Mozilla today released a beta version of Firefox 18 that promises speed improvements, support for Retina display screens, and more.
The updated browser now supports Apple's Retina display for Mac users "to make Firefox even sharper when watching movies, playing games and browsing the Web," Mozilla said in a blog post.
Apple's Retina display debuted on the iPhone 4S, but also now extends to the iPhone 5, the third- and fourth-generation iPads, and the Retina-enhanced, 13- and 15-inch MacBook Pros.
Firefox 18 Beta will also allow users to disable insecure content on encrypted websites "to maintain the privacy of your communication with the website," Mozilla said. With Firefox 14, released in July, Mozilla started automatically encrypting searches conducted via Google's search engine in the browser's location bar, search box, or the right-click menu.
For those with touch-supported devices, Firefox 18 beta joins Internet Explorer 10 in adding support for W3C touch events. That means that websites that respond to touch, tracking your movements as you glide your finger across the screen, for example, will work in Firefox 18.
The touch effects indeed work, as shown by IETestdrive.com's Touch Effects demo. Still not working in Chrome, this feature will be important for Web apps such as games, which can take advantage of touch screens on tablets and all-in-one PCs.
Finally, Firefox 18 beta includes IonMonkey, a new JavaScript JIT compiler. "With IonMonkey, Firefox will perform faster with Web apps, games and other JavaScript-heavy pages," Mozilla said.
But some early testing showed the new JavaScript engine may still need some work. In quick JavaScript testing using the often-cited Sunspider benchmark on a 2.5GHz dual-core laptop with 4GB RAM running Windows 7 Professional, PCMag's software analyst, Michael Muchmore, found an oddity in the beta browser's performance, with increasingly slower results with each subsequent run, rising from 284ms to 331ms.

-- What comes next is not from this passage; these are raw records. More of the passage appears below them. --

This design comes from an exercise in tuning for small area on the open sky130 flow, not from production work. The RTL was checked by simulation tests, not by an equivalence proof against the original design. Power figures rest on the tool's default switching activity, not on a simulated workload.

Setup of the reference run:
==> flow/design.v <==
module kojisan_sau (
    input  wire        clk,
    input  wire        rst,           
    input  wire        host_we,
    input  wire [2:0]  host_addr,
    input  wire [31:0] host_wdata,
    output reg  [31:0] host_rdata,
    output wire        irq,
    output wire        bus_req,
    output reg  [2:0]  bus_op,
    output reg  [7:0]  bus_wdata,
    output wire        bus_mack,
    input  wire        bus_ans,
    input  wire [1:0]  bus_ans_code,
    input  wire [7:0]  bus_rdata
);
    localparam [3:0] S_W_START   = 4'd1,
                     S_W_ADDR    = 4'd2,
                     S_W_CMD     = 4'd3,
                     S_W_PAYLOAD = 4'd4,
                     S_W_STOP    = 4'd5,
                     S_WAIT      = 4'd6,
                     S_R_START   = 4'd7,
                     S_R_ADDR_W  = 4'd8,
                     S_R_REG     = 4'd9,
                     S_R_RSTART  = 4'd10,
                     S_R_ADDR_R  = 4'd11,
                     S_R_DATA    = 4'd12,
                     S_R_STOP    = 4'd13,
                     S_CHECK     = 4'd14;
    reg        ie;
    reg [6:0]  addr;
    reg        busy, done, err;
    reg [3:0]  seq;         
    reg [2:0]  idx;         
    reg        abort;       
    reg        t_fail;      
    reg [7:0]  cnt;         
    reg [31:0] tr;          
    reg [29:0] hr;          
    reg        cy_t, cy_h;
    function [7:0] crc8b;
        input [7:0] c0, b;
        reg   [7:0] c;
        integer     i;
        begin
            c = c0 ^ b;
            for (i = 0; i < 8; i = i + 1)
                c = c[7] ? ((c << 1) ^ 8'h31) : (c << 1);
            crc8b = c;
        end
    endfunction
    wire        first_byte = (idx == 3'd0) || (idx == 3'd3);
    wire [7:0]  crc        = tr[13:6];
    wire [7:0]  crc_next   = crc8b(first_byte ? 8'hFF : crc, bus_rdata);
    wire        h_bad      = (crc != 8'd0);
    wire in_wait  = (seq == S_WAIT);
    wire in_check = (seq == S_CHECK);
    wire in_data  = (seq == S_R_DATA);
    wire moving   = in_data && !cnt[3];       
    assign bus_req  = busy && !(seq[2] && seq[1] && !seq[0]) && !moving;
    assign bus_mack = idx[2] && idx[0];
    wire [3:0] s = seq;
    wire addr_byte = s[3] ^ s[1] ^ s[0];        
    always @(*) begin
        bus_op[2] = abort | (s[2] & ~s[1] & (s[0] | s[3]));
        bus_op[1] = ~abort & ((~s[2] & (s[1] | s[3])) | (~s[3] & s[2] & ~s[0]));
        bus_op[0] = abort | ~(s[3] & ~s[0] & (s[1] | s[2]));
        bus_wdata[0]   = s[3] & s[1];
        bus_wdata[7:1] = addr_byte ? addr : {2'b00, s[1], 2'b00, s[1], 1'b0};
    end
    wire ans_ok    = bus_ans && (bus_ans_code == 2'd0);
    wire ans_nack  = bus_ans && (bus_ans_code == 2'd1);
    wire ans_fault = bus_ans && bus_ans_code[1];
    wire csum = err && in_check;
    wire bus_e = err && !in_check;
    wire [31:0] status_word = {9'd0, err ? idx : 3'd0, err ? seq : 4'd0, 6'd0,
                               csum && h_bad, csum && t_fail,
                               bus_e && !abort, bus_e && abort,
                               csum, err && !(csum && t_fail), 1'b0,
                               err, done, busy};
    wire sel_t = done && (host_addr == 3'd3);
    wire sel_h = done && (host_addr == 3'd4);
    always @(*) begin
        host_rdata = ({32{sel_t}} & tr) | ({32{sel_h}} & {2'b00, hr});
        case (host_addr)
            3'd0:    host_rdata[8] = ie;
            3'd1:    host_rdata = host_rdata | status_word;
            3'd2:    host_rdata[6:0] = addr;
            default: ;
        endcase
    end
    assign irq = ie && (done || err);
    wire wr_ctrl   = host_we && (host_addr == 3'd0);
    wire wr_addr   = host_we && (host_addr == 3'd2);
    wire do_start  = wr_ctrl && host_wdata[0] && !busy;
    wire do_clr    = wr_ctrl && !host_wdata[0] && host_wdata[1] && !busy;
    wire [2:0] pass = cnt[7:5];
    wire [4:0] j    = cnt[4:0];
    wire conv       = busy && in_check;
    wire waiting    = busy && in_wait;
    wire wait_end   = t_fail && (j == 5'd3) && tr[18] && tr[20] && tr[21] && tr[22] && tr[23] && tr[24];
    wire p0 = (pass == 3'd0), p1 = (pass == 3'd1), p2 = (pass == 3'd2),
         p3 = (pass == 3'd3), p4 = (pass == 3'd4);
    wire dry  = conv && p3;                  
    wire tc   = (j == 5'd23 || j == 5'd24 || j == 5'd27 || j >= 5'd29);    
    wire ta = tr[0] & (t_fail || !in_wait);
    wire tb = in_wait ? 1'b0 : (p0 || p1) ? tr[2] :
              p2 ? ~tr[3] :
              j[4] ? (p4 && tc) : tr[16];
    wire tci = (j == 5'd0) ? (!in_wait && (p2 || (p4 && cy_t))) :
               ((in_wait && j == 5'd18) || cy_t);
    wire ts  = ta ^ tb ^ tci;
    wire tco = (ta & tb) | (ta & tci) | (tb & tci);
    wire ha = hr[0] & !in_wait;
    wire hb = in_wait ? 1'b0 : (p0 || p1) ? hr[2] :
              (p3 || p4) ? (hr[16] & (j < 5'd14)) : 1'b0;
    wire hci = (j == 5'd0) ? (p4 && !in_wait && cy_h) : cy_h;
    wire hs  = ha ^ hb ^ hci;
    wire hco = (ha & hb) | (ha & hci) | (hb & hci);
    wire h_step = (j < 5'd30);
    wire rot    = waiting || conv;
    wire h_rot  = rot && h_step;
    wire mv_t   = busy && moving && idx == 3'd1;
    wire mv_h   = busy && moving && idx == 3'd4;
    wire dat    = busy && in_data && ans_ok;
    wire ld_t   = dat && (idx == 3'd0 || idx == 3'd1);
    wire ld_h   = dat && (idx == 3'd3 || idx == 3'd4);
    wire sh_t   = rot || mv_t;
    wire sh_h   = h_rot || mv_h;
    wire t29_nx = (rot && tr[30]) | (mv_t && tr[14]) | (!sh_t && tr[29]);
    wire [7:0] tw_nx = ({8{sh_t}} & tr[22:15]) | ({8{ld_t}} & bus_rdata)
                     | ({8{!(sh_t || ld_t)}} & tr[21:14]);
    wire [7:0] tc_nx = ({8{rot}} & tr[14:7]) | ({8{dat}} & crc_next)
                     | ({8{!(rot || dat)}} & tr[13:6]);
    wire h28_nx = (h_rot && hr[29]) | (mv_h && hr[13]) | (!sh_h && hr[28]);
    wire [7:0] hw_nx = ({8{sh_h}} & hr[21:14]) | ({8{ld_h}} & bus_rdata)
                     | ({8{!(sh_h || ld_h || (rot && !h_step))}} & hr[20:13])
                     | ({8{rot && !h_step}} & hr[20:13]);
    wire cnt_clr = (busy && in_data && bus_ans) || (busy && seq == S_W_STOP);
    wire cnt_inc = !cnt_clr && (rot || (busy && in_data && !cnt[3]));
    wire [7:0] cnt_nx = ({8{cnt_inc}} & (cnt + 8'd1)) | ({8{!(cnt_clr || cnt_inc)}} & cnt);
    always @(posedge clk) begin
        if (rst) begin
            ie    <= 1'b0;
            addr  <= 7'h45;
            busy  <= 1'b0;
            done  <= 1'b0;
            err   <= 1'b0;
        end else begin
            if (wr_ctrl)
                ie <= host_wdata[8];
            if (wr_addr && !busy)
                addr <= host_wdata[6:0];
            if (do_start || do_clr) begin
                done <= 1'b0;
                err  <= 1'b0;
            end
            if (do_start)
                busy <= 1'b1;
            if (busy) begin
                if (in_wait) begin
                    if (wait_end)
                        seq <= seq + 4'd1;
                end else if (in_check) begin
                    if (cnt == 8'd159) begin
                        done <= 1'b1;
                        busy <= 1'b0;
                    end
                end else if (abort) begin
                    if (bus_ans) begin
                        err  <= 1'b1;
                        busy <= 1'b0;
                    end
                end else if (ans_fault) begin
                    err  <= 1'b1;
                    busy <= 1'b0;
                end else if (ans_nack) begin
                    abort <= 1'b1;
                end else if (ans_ok) begin
                    if (seq == S_R_DATA && idx != 3'd5)
                        idx <= idx + 3'd1;
                    else
                        seq <= seq + 4'd1;
                    if (seq == S_R_STOP && (t_fail || h_bad)) begin
                        err  <= 1'b1;
                        busy <= 1'b0;
                    end
                end
            end
        end
        if (do_start) begin
            seq   <= S_W_START;
            idx   <= 3'd0;
            abort <= 1'b0;
        end
        cnt <= cnt_nx;
        if (busy && in_data && ans_ok && idx == 3'd3)
            t_fail <= h_bad;         
        if (busy && seq == S_W_STOP)
            t_fail <= 1'b0;
        if (waiting && j == 5'd31)
            t_fail <= 1'b1;
        {tr[29], tr[21:6]} <= {t29_nx, tw_nx, tc_nx};
        hr[28] <= h28_nx;
        hr[20:13] <= hw_nx;
        if (waiting || conv) begin
            {tr[31:30], tr[28:22], tr[5:0]} <= {dry ? ta : ts, tr[31], tr[29:23], tr[6:1]};
            if (!dry || j < 5'd15)
                cy_t <= tco;
            else if (j == 5'd15)
                cy_t <= ts | tco;
            if (h_step) begin
                {hr[29], hr[27:21], hr[12:0]} <= {dry ? ha : hs, hr[28:22], hr[13:1]};
                if (!dry || j < 5'd15)
                    cy_h <= hco;
                else if (j == 5'd15)
                    cy_h <= hs | hco;
            end
        end else if (busy && moving) begin
            if (idx == 3'd1)
                tr[28:22] <= tr[29:23];
            if (idx == 3'd4)
                hr[27:21] <= hr[28:22];
        end
    end
endmodule
clock: 500.0 ns
lec_check: 0
cap_margin: 20
core_margin: 2
core_utilization: 40
cts_buf_list: sky130_fd_sc_hd__clkbuf_8
slew_margin: 20
standard.sh (not shown) runs the stock make flow with config.mk's settings and CLKGATE_MAP_FILE= SYNTH_SCRIPT=/design/flow/synth_recipe.tcl, a recipe that flattens the netlist after the stock synthesis.
==> flow/flow/run.sh <==
#!/bin/bash
# The standard layout (standard.sh) with three changes:
#  - synthesis is the standard flow's own script, except that ABC maps the combinational
#    logic with an area-oriented script (flow/area.abc) instead of ORFS's
#    delay-oriented one; registers are mapped before ABC, so they are the
#    standard synthesis's registers;
#  - every port still gets its own buffer, but it is the smallest buffer cell;
#  - clock tree synthesis adds no dummy loads.
# Each tool's full output goes to the ORFS logs under orfs/logs; the make output
# goes to standard_flow.log.
set -euo pipefail
cd "$(dirname "$0")/.."
W=$PWD
{
  echo 'proc abc {args} {'
  echo '  set i [lsearch $args -script]'
  echo "  if {\$i >= 0} { lset args [expr {\$i+1}] $W/flow/area.abc }"
  echo '  yosys abc {*}$args'
  echo '}'
  cat synth_recipe.tcl
} > area_synth.tcl
export BUFFER_PORTS_ARGS="-buffer_cell sky130_fd_sc_hd__buf_1"
export CTS_ARGS="-sink_clustering_enable -repair_clock_nets -buf_list sky130_fd_sc_hd__clkbuf_8 -dont_use_dummy_load"
bash standard.sh SYNTH_SCRIPT="$W/area_synth.tcl" finish > standard_flow.log 2>&1
==> flow/flow/area.abc <==
strash
dc2
dch
amap -m -F 4 -A 10
&get -n
&st
&deepsyn -T 120
&put
dch -f
amap -m -F 8 -A 16 -C 1000
The reference run reached the end of the flow, and the finished layout is clean on the timing, design-rule and antenna checks.
Changes in the trial run relative to the reference run:
--- a/flow/design.v
+++ b/flow/design.v
@@ -31,10 +31,11 @@
     reg        ie;
     reg [6:0]  addr;
-    reg        busy, done, err;
+    reg        busy, err;
+    wire       done = !busy && !err && seq[3] && seq[2] && seq[1];
     reg [3:0]  seq;         
-    reg [2:0]  idx;         
     reg        abort;       
     reg        t_fail;      
     reg [7:0]  cnt;         
+    wire [2:0] idx = cnt[7:5];
     reg [31:0] tr;          
     reg [29:0] hr;          
@@ -101,6 +102,6 @@
     wire waiting    = busy && in_wait;
     wire wait_end   = t_fail && (j == 5'd3) && tr[18] && tr[20] && tr[21] && tr[22] && tr[23] && tr[24];
-    wire p0 = (pass == 3'd0), p1 = (pass == 3'd1), p2 = (pass == 3'd2),
-         p3 = (pass == 3'd3), p4 = (pass == 3'd4);
+    wire p0 = (pass == 3'd5), p1 = (pass == 3'd6), p2 = (pass == 3'd7),
+         p3 = (pass == 3'd0), p4 = (pass == 3'd1);
     wire dry  = conv && p3;                  
     wire tc   = (j == 5'd23 || j == 5'd24 || j == 5'd27 || j >= 5'd29);    
@@ -138,7 +139,10 @@
                      | ({8{!(sh_h || ld_h || (rot && !h_step))}} & hr[20:13])
                      | ({8{rot && !h_step}} & hr[20:13]);
-    wire cnt_clr = (busy && in_data && bus_ans) || (busy && seq == S_W_STOP);
-    wire cnt_inc = !cnt_clr && (rot || (busy && in_data && !cnt[3]));
-    wire [7:0] cnt_nx = ({8{cnt_inc}} & (cnt + 8'd1)) | ({8{!(cnt_clr || cnt_inc)}} & cnt);
+    wire cnt_clr = do_start || (busy && seq == S_W_STOP);
+    wire cnt_nxb = dat;                           
+    wire cnt_inc = !cnt_clr && !cnt_nxb && (rot || (busy && in_data && !cnt[3]));
+    wire [2:0] idx_up = (idx == 3'd5) ? idx : idx + 3'd1;
+    wire [7:0] cnt_nx = ({8{cnt_inc}} & (cnt + 8'd1)) | ({8{cnt_nxb}} & {idx_up, 5'd0})
+                      | ({8{!(cnt_clr || cnt_inc || cnt_nxb)}} & cnt);
     always @(posedge clk) begin
         if (rst) begin
@@ -146,6 +150,6 @@
             addr  <= 7'h45;
             busy  <= 1'b0;
-            done  <= 1'b0;
             err   <= 1'b0;
+            seq[3] <= 1'b0;
         end else begin
             if (wr_ctrl)
@@ -153,8 +157,8 @@
             if (wr_addr && !busy)
                 addr <= host_wdata[6:0];
-            if (do_start || do_clr) begin
-                done <= 1'b0;
+            if (do_start || do_clr)
                 err  <= 1'b0;
-            end
+            if (do_clr)
+                seq[3] <= 1'b0;
             if (do_start)
                 busy <= 1'b1;
@@ -164,8 +168,6 @@
                         seq <= seq + 4'd1;
                 end else if (in_check) begin
-                    if (cnt == 8'd159) begin
-                        done <= 1'b1;
+                    if (cnt == 8'd63)
                         busy <= 1'b0;
-                    end
                 end else if (abort) begin
                     if (bus_ans) begin
@@ -179,7 +181,5 @@
                     abort <= 1'b1;
                 end else if (ans_ok) begin
-                    if (seq == S_R_DATA && idx != 3'd5)
-                        idx <= idx + 3'd1;
-                    else
+                    if (!(seq == S_R_DATA && idx != 3'd5))
                         seq <= seq + 4'd1;
                     if (seq == S_R_STOP && (t_fail || h_bad)) begin
@@ -192,5 +192,4 @@
         if (do_start) begin
             seq   <= S_W_START;
-            idx   <= 3'd0;
             abort <= 1'b0;
         end
==> comparison <==
The trial run reached the end of the flow, and the finished layout is clean on the timing, design-rule and antenna checks.
Per the comparison of the trial run with the reference run, final global-route overflow total essentially unchanged, net switching power decreased about 14%, combined area of the multi-input logic cells comparable, highest clock frequency the design can meet closely matched the old numbers, sequential share of layout area now smaller.
The trial run has number of synthesized register bits below what the reference run had.
Delta (the trial run minus the reference run): number of design-rule violations left by the first detailed-router iteration dropped 23; first-pass GRT wire length now sits at about the same level; post-route cell area has decreased; global-route usage has increased; final-layout worst hold slack grew by 0.0046 ns.
Diff the reference run -> the trial run: via count now sits higher, flip-flop and latch count shrank by 4.
Status: highest cell delay on the worst timing path parity (the trial run, the reference run)

---

Another version of the RTL of kojisan_sau (not shown whole).
Size: roughly 550 cells after synthesis, roughly 94 flip-flops, roughly 95 I/O pins, about 5300 um^2 of cells after synthesis.
clock: 500.0 ns
lec_check: 0
cap_margin: 20
core_margin: 2
core_utilization: 40
cts_buf_list: sky130_fd_sc_hd__clkbuf_8
slew_margin: 20
==> flow/flow/run.sh <==
#!/bin/bash
# Standard ORFS layout, except that the port buffers are the smallest buffer cell (buf_1)
# instead of the cell buffer_ports picks by default. Every port still gets its own buffer.
set -euo pipefail
cd "$(dirname "$0")/.."
export BUFFER_PORTS_ARGS="-buffer_cell sky130_fd_sc_hd__buf_1"
bash standard.sh > standard_flow.log 2>&1
Next try:
--- a/flow/design.v
+++ b/flow/design.v
@@ -90,32 +90,31 @@
     wire wr_ctrl   = host_we && (host_addr == 3'd0);
     wire wr_addr   = host_we && (host_addr == 3'd2);
     wire do_start  = wr_ctrl && host_wdata[0] && !busy;
     wire do_clr    = wr_ctrl && !host_wdata[0] && host_wdata[1] && !busy;
     wire [2:0] pass = crc[7:5];
     wire [4:0] j    = crc[4:0];
     wire conv       = busy && in_check;
     wire waiting    = busy && in_wait;
-    wire wait_end   = c_t && (j == 5'd3) && tr[18] && tr[20] && tr[21] && tr[22] && tr[23] && tr[24];
+    wire wait_end   = c_t && (j == 5'd3) && tr[0] && tr[2] && tr[3] && tr[4] && tr[5] && tr[6];
     wire p0 = (pass == 3'd0), p1 = (pass == 3'd1), p2 = (pass == 3'd2),
          p3 = (pass == 3'd3), p4 = (pass == 3'd4);
-    wire ta = tr[0] & (c_t || !in_wait);
-    wire tb = in_wait ? 1'b0 : (p0 || p1) ? tr[2] :
+    wire ta = tr[0] & (in_wait ? c_t : (!p0 || (j >= 5'd14 && j <= 5'd29)));
+    wire tb = in_wait ? 1'b0 : (p0 || p1) ? (tr[2] & (!p0 || (j >= 5'd12 && j <= 5'd27))) :
               p2 ? ~tr[3] :
               p3 ? (tr[16] & (j < 5'd16)) :
               (j == 5'd23 || j == 5'd24 || j == 5'd27 || j >= 5'd29);
-    wire tci = (j == 5'd0) ? (!in_wait && (p2 || (p4 && c_t))) :
-               ((in_wait && j == 5'd18) || cy_t);
+    wire tci = (j == 5'd0) ? ((p2 || in_wait) ? 1'b1 : p4 ? c_t : 1'b0) : cy_t;
     wire ts  = ta ^ tb ^ tci;
     wire tco = (ta & tb) | (ta & tci) | (tb & tci);
-    wire ha = hr[0] & !in_wait;
-    wire hb = in_wait ? 1'b0 : (p0 || p1) ? hr[2] :
+    wire ha = hr[0] & (!p0 || (j >= 5'd13 && j <= 5'd28));
+    wire hb = (p0 || p1) ? (hr[2] & (!p0 || (j >= 5'd11 && j <= 5'd26))) :
               p3 ? (hr[16] & (j < 5'd14)) : 1'b0;
-    wire hci = (j == 5'd0) ? (p4 && !in_wait && c_h) : cy_h;
+    wire hci = (j == 5'd0) ? (p4 ? c_h : 1'b0) : cy_h;
     wire hs  = ha ^ hb ^ hci;
     wire hco = (ha & hb) | (ha & hci) | (hb & hci);
     wire h_step = (j < 5'd30);
     always @(posedge clk) begin
         if (rst) begin
             ie    <= 1'b0;
             addr  <= 7'h45;
             busy  <= 1'b0;
@@ -185,23 +184,22 @@
                 default: ;
             endcase
         end
         if (busy && seq == S_W_STOP)
             c_t <= 1'b0;
         if (waiting || conv) begin
             tr   <= {ts, tr[31:1]};
             cy_t <= tco;
-            if (in_wait) begin
-                if (j == 5'd31)
-                    c_t <= 1'b1;
-            end else if (p3 && j == 5'd15)
+            if (in_wait && j == 5'd31)
+                c_t <= 1'b1;
+            if (p3 && j == 5'd15)
                 c_t <= ts | tco;
         end
-        if (conv || waiting) begin
+        if (conv) begin
             if (h_step) begin
                 hr   <= {hs, hr[29:1]};
                 cy_h <= hco;
                 if (p3 && j == 5'd15)
                     c_h <= hs | hco;
             end
         end
     end
Outcome: Cell area rose by a few percent. Wire length rose slightly. Clock skew fell by 0.0056 ns. Combinational power rose by well over a third. Global-route usage fell by 0.22 points.

-- what the ideal ports hide --
How much do the figures lean on ideal ports? The routed layouts below were timed once more, with nothing changed but the port constraints. Step 1 sets driving cells, clkbuf_16 on the clock port and buf_2 on the other inputs (assumed; they add their load-dependent delay and slew). Step 2 also shifts input and output timing later by t, the mid clock arrival at the registers, as if the neighbouring blocks saw the same clock. a / b / c = no drivers / after step 1 / after step 2; a / b = the first two.
run | t (ns) | slack for setup (ns) | worst setup path after step 2 | cell pins on the clock port's net
the reference run | 0.405 | 297.634 / 297.611 / 297.611 | input to output | 1
the trial run | 0.392 | 297.437 / 297.414 / 297.414 | input to output | 1
the first run of note 2 | 0.419 | 298.305 / 298.273 / 298.273 | input to output | 1
the second run of note 2 | 0.405 | 298.242 / 298.213 / 298.213 | input to output | 1
After both steps setup and hold are still met in every run listed. For the first run of note 2, which loses most, drivers alone change the setup slack by -0.032 ns; drivers and shift together by -0.032 ns.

This compared with a more consistent score of 270ms for the stable Firefox 17 release. On Google's V8, the new beta delivered a score of 6115, trailing version 17's 6510 (higher is better in this test), but on subsequent runs a script error was encountered in the beta, something not seen on any browser previously. There was some good news on Mozilla's own Kraken JavaScript benchmark, though: the beta timed in at 3406ms, versus a slower 4133ms for Firefox 17.